EXERCISE BRIEF
Below are the entries. Set down exactly the line containing "# Gate-level depths: netlist of run 1." and each line after it.

Stored data entries:
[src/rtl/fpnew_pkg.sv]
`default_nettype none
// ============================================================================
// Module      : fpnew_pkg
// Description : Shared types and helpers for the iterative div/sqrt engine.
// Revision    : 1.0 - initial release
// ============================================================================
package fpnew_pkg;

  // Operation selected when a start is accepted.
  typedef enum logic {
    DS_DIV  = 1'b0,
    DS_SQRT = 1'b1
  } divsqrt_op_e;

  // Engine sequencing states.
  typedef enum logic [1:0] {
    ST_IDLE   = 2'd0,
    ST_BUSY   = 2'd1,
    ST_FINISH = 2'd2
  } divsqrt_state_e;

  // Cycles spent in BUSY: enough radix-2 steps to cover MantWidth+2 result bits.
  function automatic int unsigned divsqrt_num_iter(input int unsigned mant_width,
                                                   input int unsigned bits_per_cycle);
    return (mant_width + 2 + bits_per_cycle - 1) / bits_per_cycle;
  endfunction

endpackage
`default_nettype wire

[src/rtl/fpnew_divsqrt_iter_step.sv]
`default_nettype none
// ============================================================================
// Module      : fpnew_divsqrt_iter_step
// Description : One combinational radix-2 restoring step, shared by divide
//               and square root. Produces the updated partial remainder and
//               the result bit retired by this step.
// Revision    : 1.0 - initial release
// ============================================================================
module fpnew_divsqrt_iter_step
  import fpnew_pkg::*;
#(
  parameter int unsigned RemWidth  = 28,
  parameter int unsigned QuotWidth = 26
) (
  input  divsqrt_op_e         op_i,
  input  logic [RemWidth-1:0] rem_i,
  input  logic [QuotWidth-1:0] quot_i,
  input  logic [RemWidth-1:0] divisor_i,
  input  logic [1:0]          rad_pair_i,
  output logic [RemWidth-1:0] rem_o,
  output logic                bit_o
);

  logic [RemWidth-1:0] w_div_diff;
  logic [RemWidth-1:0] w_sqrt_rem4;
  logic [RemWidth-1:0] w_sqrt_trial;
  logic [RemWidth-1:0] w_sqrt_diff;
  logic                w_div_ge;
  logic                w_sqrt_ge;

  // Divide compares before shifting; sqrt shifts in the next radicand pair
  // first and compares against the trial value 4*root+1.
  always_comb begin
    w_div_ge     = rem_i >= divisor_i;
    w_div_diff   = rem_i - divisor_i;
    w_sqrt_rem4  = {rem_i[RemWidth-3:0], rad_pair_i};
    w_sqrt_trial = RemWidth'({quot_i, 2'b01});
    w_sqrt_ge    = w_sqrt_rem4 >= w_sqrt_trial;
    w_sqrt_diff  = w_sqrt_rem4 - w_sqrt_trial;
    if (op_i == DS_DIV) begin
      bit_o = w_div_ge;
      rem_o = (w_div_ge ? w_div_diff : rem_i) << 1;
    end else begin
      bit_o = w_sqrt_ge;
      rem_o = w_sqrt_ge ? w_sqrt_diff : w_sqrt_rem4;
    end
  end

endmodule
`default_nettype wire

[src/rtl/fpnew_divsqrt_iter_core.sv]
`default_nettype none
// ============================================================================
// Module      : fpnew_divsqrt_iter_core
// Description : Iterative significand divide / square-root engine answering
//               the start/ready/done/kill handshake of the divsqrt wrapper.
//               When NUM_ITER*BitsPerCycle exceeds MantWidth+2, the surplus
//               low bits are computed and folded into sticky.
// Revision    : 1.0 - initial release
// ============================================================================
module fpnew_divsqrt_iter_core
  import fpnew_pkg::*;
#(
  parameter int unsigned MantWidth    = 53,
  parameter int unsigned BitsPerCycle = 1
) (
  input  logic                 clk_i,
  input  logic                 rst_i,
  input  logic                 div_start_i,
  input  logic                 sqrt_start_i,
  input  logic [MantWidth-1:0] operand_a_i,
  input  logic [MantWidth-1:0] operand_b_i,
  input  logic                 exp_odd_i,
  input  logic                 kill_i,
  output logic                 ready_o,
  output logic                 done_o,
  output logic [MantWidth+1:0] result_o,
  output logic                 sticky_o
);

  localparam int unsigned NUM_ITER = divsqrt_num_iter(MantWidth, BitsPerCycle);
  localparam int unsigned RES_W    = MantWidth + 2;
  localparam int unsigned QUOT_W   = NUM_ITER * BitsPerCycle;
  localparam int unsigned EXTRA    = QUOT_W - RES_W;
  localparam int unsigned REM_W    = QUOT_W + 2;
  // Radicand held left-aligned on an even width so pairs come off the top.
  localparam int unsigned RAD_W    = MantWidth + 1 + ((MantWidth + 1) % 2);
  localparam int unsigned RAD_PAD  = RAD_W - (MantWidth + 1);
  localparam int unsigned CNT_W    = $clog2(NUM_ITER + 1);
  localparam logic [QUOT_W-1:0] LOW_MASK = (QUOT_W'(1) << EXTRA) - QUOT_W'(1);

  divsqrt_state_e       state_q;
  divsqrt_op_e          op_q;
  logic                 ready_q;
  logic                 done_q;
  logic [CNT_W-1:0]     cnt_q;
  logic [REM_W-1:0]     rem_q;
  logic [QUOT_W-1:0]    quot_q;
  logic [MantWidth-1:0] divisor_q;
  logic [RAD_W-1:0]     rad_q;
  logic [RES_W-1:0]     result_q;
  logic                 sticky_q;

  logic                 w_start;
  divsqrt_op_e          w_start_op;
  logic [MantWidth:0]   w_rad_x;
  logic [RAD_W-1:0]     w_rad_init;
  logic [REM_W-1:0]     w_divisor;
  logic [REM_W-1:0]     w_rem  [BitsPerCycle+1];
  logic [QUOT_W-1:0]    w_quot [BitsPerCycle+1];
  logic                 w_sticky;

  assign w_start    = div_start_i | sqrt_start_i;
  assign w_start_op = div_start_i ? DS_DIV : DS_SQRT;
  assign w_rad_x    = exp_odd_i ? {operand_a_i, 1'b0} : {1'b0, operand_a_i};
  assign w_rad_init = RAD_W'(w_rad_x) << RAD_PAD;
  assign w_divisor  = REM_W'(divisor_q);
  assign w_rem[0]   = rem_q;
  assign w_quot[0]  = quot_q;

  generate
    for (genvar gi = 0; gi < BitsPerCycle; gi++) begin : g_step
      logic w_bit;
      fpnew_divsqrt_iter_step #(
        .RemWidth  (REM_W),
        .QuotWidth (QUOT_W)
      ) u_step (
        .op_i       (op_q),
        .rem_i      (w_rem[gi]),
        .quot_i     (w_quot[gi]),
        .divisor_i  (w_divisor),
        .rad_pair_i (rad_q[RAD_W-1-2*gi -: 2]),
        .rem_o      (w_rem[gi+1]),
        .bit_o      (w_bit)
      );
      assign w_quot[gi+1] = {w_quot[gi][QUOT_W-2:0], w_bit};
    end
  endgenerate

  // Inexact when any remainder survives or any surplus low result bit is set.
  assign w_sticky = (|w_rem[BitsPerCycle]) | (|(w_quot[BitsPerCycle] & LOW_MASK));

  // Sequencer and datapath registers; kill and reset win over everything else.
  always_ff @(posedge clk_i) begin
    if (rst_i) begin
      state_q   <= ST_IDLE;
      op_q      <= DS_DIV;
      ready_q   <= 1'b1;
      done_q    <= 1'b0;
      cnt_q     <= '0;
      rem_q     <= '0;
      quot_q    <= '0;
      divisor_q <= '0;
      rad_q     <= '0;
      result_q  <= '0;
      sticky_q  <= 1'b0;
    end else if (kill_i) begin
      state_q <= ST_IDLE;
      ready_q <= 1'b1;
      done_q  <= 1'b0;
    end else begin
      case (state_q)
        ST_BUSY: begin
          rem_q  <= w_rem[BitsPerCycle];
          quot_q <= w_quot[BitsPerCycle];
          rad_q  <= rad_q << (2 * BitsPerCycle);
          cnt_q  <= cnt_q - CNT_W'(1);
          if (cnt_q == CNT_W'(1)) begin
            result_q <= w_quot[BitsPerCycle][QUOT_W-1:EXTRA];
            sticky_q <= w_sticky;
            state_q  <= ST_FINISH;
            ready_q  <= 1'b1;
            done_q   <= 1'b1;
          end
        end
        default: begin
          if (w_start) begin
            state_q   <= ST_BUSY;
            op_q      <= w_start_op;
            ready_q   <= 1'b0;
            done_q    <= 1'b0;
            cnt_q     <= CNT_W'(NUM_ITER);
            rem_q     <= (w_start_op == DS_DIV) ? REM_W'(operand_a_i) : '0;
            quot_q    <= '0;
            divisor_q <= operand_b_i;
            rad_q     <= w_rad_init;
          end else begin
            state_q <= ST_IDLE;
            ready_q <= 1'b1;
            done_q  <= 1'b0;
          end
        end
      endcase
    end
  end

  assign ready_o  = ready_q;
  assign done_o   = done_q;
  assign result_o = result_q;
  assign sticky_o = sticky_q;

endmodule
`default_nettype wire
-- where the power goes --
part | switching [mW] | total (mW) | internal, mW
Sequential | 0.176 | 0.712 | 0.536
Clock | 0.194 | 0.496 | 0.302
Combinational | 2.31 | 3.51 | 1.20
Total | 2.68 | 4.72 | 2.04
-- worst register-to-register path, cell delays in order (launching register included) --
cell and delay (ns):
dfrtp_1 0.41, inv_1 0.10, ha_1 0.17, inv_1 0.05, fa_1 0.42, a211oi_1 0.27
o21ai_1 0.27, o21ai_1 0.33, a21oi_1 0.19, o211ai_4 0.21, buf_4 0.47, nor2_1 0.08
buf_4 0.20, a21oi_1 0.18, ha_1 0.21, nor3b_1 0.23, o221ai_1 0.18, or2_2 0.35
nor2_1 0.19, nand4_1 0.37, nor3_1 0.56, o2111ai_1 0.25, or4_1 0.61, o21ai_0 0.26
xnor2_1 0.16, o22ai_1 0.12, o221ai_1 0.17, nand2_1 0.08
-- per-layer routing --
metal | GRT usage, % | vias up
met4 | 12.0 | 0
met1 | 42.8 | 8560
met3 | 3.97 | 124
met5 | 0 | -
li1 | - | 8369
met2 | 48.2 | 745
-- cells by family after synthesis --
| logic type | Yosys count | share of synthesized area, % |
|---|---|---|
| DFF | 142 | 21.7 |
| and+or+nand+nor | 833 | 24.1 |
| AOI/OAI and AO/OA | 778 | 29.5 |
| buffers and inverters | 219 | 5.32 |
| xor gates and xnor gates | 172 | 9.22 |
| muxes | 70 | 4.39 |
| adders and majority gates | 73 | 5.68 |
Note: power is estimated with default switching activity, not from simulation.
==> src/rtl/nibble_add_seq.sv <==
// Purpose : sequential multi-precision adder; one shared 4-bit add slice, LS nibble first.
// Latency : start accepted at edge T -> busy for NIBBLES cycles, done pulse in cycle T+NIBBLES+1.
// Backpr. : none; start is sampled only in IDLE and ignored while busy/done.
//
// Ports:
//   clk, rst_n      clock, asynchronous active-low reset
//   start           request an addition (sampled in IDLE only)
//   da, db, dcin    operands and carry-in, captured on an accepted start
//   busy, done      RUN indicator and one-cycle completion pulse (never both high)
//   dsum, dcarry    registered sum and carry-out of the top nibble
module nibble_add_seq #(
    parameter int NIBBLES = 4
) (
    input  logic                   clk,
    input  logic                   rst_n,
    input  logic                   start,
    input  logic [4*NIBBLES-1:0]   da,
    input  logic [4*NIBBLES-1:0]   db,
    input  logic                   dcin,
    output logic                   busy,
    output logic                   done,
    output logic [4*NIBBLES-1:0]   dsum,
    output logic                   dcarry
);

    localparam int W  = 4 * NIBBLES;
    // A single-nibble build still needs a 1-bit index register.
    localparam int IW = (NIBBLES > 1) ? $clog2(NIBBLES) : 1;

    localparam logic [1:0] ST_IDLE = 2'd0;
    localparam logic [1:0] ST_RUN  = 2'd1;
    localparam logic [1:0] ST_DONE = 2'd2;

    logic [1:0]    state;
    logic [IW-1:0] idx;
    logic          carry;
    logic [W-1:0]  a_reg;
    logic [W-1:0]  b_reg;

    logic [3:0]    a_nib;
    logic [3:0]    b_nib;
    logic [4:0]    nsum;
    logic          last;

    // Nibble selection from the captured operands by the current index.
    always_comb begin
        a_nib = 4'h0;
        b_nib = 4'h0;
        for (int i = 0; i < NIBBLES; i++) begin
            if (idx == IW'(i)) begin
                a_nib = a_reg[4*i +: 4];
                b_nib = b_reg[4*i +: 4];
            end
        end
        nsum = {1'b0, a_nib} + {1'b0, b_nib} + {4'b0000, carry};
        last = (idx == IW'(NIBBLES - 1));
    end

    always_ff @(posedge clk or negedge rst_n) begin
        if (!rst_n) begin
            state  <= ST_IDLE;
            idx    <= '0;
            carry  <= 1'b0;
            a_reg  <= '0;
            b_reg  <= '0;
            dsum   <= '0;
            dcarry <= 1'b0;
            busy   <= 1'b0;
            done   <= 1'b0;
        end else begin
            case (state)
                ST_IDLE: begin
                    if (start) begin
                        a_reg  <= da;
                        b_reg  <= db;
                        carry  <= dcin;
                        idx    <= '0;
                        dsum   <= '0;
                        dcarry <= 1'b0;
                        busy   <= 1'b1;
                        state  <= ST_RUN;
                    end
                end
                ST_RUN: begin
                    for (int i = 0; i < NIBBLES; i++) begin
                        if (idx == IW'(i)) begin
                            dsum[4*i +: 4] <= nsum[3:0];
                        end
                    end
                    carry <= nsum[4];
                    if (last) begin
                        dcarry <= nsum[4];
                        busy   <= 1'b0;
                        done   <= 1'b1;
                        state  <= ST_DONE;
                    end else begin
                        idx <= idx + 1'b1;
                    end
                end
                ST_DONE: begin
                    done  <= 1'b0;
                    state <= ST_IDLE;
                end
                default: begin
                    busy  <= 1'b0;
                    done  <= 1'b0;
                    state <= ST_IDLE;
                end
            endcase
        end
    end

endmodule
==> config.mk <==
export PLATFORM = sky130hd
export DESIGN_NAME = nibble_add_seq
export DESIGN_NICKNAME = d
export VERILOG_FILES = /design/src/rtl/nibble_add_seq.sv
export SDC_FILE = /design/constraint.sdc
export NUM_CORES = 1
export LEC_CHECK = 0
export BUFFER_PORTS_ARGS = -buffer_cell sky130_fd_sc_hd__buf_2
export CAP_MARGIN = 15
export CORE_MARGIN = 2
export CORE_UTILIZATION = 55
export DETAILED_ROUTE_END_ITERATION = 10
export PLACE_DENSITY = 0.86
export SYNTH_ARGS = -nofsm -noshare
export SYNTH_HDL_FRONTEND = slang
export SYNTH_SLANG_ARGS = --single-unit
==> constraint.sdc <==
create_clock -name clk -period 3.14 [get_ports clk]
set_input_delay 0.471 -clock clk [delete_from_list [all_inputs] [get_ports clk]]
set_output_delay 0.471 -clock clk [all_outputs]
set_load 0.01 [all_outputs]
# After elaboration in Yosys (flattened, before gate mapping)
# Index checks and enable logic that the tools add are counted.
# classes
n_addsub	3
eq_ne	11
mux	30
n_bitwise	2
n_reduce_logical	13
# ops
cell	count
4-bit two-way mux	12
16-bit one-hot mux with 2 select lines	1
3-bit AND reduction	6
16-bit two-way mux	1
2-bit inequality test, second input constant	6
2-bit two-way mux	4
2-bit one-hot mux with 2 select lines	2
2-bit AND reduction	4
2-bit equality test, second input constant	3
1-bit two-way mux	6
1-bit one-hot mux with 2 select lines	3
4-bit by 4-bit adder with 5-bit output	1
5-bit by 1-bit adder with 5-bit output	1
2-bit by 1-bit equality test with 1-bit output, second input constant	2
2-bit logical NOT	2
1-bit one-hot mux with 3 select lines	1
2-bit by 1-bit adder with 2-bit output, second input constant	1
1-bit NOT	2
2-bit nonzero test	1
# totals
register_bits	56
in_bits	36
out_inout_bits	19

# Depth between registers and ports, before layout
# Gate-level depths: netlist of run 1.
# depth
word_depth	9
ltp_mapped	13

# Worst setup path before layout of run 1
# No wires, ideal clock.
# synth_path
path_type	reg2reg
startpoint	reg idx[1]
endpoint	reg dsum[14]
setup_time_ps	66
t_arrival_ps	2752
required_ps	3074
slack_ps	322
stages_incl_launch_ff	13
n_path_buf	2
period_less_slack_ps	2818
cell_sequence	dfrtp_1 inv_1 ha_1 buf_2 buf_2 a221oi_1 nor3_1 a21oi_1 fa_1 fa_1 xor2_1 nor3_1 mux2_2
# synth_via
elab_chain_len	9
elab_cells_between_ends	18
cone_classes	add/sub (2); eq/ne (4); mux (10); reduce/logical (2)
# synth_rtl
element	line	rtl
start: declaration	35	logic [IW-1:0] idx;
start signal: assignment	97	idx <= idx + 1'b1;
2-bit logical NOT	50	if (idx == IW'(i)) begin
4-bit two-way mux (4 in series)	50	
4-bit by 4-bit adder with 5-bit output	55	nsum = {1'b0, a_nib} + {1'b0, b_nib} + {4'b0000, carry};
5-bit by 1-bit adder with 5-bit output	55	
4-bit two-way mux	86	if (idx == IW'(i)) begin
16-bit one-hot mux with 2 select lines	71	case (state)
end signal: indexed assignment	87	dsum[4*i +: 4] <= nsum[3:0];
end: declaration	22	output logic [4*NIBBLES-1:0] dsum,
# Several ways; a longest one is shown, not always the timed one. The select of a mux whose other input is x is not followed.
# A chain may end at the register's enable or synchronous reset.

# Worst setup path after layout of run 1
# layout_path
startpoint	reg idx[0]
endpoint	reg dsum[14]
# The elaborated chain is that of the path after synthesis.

WRITTEN ANSWER
# Gate-level depths: netlist of run 1.
# depth
word_depth	9
ltp_mapped	13

# Worst setup path before layout of run 1
# No wires, ideal clock.
# synth_path
path_type	reg2reg
startpoint	reg idx[1]
endpoint	reg dsum[14]
setup_time_ps	66
t_arrival_ps	2752
required_ps	3074
slack_ps	322
stages_incl_launch_ff	13
n_path_buf	2
period_less_slack_ps	2818
cell_sequence	dfrtp_1 inv_1 ha_1 buf_2 buf_2 a221oi_1 nor3_1 a21oi_1 fa_1 fa_1 xor2_1 nor3_1 mux2_2
# synth_via
elab_chain_len	9
elab_cells_between_ends	18
cone_classes	add/sub (2); eq/ne (4); mux (10); reduce/logical (2)
# synth_rtl
element	line	rtl
start: declaration	35	logic [IW-1:0] idx;
start signal: assignment	97	idx <= idx + 1'b1;
2-bit logical NOT	50	if (idx == IW'(i)) begin
4-bit two-way mux (4 in series)	50	
4-bit by 4-bit adder with 5-bit output	55	nsum = {1'b0, a_nib} + {1'b0, b_nib} + {4'b0000, carry};
5-bit by 1-bit adder with 5-bit output	55	
4-bit two-way mux	86	if (idx == IW'(i)) begin
16-bit one-hot mux with 2 select lines	71	case (state)
end signal: indexed assignment	87	dsum[4*i +: 4] <= nsum[3:0];
end: declaration	22	output logic [4*NIBBLES-1:0] dsum,
# Several ways; a longest one is shown, not always the timed one. The select of a mux whose other input is x is not followed.
# A chain may end at the register's enable or synchronous reset.

# Worst setup path after layout of run 1
# layout_path
startpoint	reg idx[0]
endpoint	reg dsum[14]
# The elaborated chain is that of the path after synthesis.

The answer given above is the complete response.